--- Exercise details ---
Among the entries below, count the lines that contain the word "timing". Write down only the total.

--- Listed entries ---
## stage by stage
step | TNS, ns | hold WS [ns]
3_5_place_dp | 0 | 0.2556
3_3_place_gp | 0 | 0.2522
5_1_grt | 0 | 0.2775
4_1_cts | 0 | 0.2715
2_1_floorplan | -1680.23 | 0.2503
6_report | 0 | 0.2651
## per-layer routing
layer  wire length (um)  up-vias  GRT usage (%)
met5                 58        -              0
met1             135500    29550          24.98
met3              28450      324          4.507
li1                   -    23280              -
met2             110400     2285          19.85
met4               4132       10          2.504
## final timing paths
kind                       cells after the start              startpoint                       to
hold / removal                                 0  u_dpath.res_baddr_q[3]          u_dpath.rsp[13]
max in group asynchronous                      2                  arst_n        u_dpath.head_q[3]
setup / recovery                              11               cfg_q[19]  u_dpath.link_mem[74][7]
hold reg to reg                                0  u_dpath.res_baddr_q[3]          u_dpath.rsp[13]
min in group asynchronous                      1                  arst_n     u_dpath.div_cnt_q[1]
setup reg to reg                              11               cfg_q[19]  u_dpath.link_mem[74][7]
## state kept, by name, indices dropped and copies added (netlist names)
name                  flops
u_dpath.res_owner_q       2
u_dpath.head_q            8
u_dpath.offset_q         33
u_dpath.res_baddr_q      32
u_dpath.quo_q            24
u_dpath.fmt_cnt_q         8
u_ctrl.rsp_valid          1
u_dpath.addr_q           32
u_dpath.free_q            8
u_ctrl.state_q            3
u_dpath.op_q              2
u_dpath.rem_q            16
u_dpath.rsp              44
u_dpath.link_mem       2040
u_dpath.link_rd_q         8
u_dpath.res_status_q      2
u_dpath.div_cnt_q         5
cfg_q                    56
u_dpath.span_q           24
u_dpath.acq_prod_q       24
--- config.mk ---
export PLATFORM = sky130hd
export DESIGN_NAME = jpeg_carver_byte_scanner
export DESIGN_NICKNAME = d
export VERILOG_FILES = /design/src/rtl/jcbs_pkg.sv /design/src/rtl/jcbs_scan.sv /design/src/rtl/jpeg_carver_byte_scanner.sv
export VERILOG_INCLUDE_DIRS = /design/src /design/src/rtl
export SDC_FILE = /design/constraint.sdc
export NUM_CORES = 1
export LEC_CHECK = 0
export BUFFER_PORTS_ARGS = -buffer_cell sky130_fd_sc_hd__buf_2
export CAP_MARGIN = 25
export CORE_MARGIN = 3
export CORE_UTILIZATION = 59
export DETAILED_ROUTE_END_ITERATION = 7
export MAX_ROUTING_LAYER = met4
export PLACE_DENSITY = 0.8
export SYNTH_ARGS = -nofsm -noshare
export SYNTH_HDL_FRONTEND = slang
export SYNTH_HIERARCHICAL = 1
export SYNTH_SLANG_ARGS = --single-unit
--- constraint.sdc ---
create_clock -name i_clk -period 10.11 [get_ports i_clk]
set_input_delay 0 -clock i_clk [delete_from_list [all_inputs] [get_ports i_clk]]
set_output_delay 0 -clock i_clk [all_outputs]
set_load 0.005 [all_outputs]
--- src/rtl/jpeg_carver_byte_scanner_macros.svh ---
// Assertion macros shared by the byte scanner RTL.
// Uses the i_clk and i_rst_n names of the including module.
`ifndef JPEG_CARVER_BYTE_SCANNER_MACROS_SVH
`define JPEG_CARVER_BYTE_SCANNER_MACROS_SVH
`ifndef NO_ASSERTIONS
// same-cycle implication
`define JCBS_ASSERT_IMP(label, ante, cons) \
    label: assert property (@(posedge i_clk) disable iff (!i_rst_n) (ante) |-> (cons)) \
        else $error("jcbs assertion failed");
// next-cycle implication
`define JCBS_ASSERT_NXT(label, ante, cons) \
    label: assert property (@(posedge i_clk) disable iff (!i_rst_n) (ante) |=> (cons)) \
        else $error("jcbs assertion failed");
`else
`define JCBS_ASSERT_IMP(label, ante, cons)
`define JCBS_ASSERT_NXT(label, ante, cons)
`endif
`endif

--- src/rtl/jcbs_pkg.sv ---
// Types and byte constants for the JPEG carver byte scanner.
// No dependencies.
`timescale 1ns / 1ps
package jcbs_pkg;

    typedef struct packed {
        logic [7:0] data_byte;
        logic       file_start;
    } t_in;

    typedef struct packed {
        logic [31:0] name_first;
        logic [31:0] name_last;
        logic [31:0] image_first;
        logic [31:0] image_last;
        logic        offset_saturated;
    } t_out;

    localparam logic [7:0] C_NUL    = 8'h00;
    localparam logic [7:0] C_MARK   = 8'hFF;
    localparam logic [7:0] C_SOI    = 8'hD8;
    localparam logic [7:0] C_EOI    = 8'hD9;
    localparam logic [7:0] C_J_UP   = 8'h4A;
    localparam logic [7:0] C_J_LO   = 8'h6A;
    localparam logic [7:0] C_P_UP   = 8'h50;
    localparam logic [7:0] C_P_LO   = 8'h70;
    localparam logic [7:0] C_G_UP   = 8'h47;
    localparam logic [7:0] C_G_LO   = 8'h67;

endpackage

==

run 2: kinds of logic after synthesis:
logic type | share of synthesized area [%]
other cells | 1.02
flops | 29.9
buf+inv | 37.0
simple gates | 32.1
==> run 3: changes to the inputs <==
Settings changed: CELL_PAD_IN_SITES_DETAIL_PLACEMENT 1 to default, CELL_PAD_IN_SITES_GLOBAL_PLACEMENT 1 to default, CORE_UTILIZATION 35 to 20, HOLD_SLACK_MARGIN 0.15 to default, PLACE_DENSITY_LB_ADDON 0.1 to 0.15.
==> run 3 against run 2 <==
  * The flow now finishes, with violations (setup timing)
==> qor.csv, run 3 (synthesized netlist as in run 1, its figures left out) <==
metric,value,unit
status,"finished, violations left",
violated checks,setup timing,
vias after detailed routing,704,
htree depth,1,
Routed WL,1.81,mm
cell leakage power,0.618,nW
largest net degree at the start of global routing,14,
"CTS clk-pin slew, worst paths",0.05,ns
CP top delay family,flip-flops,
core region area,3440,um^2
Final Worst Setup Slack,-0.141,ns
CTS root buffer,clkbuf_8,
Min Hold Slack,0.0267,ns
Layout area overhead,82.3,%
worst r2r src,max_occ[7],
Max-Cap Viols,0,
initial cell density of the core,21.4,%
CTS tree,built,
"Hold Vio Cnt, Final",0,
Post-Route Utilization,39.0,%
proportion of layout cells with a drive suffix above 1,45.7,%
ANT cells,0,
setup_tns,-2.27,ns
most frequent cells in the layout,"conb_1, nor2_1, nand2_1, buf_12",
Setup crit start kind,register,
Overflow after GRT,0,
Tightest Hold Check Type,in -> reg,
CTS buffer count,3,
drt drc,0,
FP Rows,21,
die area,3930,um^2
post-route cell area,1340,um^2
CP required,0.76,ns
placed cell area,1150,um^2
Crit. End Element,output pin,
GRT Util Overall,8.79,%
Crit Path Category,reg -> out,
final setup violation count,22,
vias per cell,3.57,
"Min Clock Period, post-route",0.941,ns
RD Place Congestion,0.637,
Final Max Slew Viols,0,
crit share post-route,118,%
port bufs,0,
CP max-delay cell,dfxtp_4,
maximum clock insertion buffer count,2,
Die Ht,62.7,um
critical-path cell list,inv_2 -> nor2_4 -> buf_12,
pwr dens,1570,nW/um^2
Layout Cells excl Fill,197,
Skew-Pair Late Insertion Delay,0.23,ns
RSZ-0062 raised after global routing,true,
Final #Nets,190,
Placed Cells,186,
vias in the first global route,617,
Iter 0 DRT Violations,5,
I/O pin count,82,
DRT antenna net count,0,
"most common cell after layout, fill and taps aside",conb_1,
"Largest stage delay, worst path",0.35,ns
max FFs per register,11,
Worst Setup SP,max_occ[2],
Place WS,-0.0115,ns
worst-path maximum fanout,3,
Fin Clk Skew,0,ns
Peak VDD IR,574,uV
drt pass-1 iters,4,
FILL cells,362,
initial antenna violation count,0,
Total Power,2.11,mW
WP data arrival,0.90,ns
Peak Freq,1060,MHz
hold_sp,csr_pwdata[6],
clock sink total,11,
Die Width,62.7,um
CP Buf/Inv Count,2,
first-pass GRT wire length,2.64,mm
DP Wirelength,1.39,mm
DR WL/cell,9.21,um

--- Solution below ---
3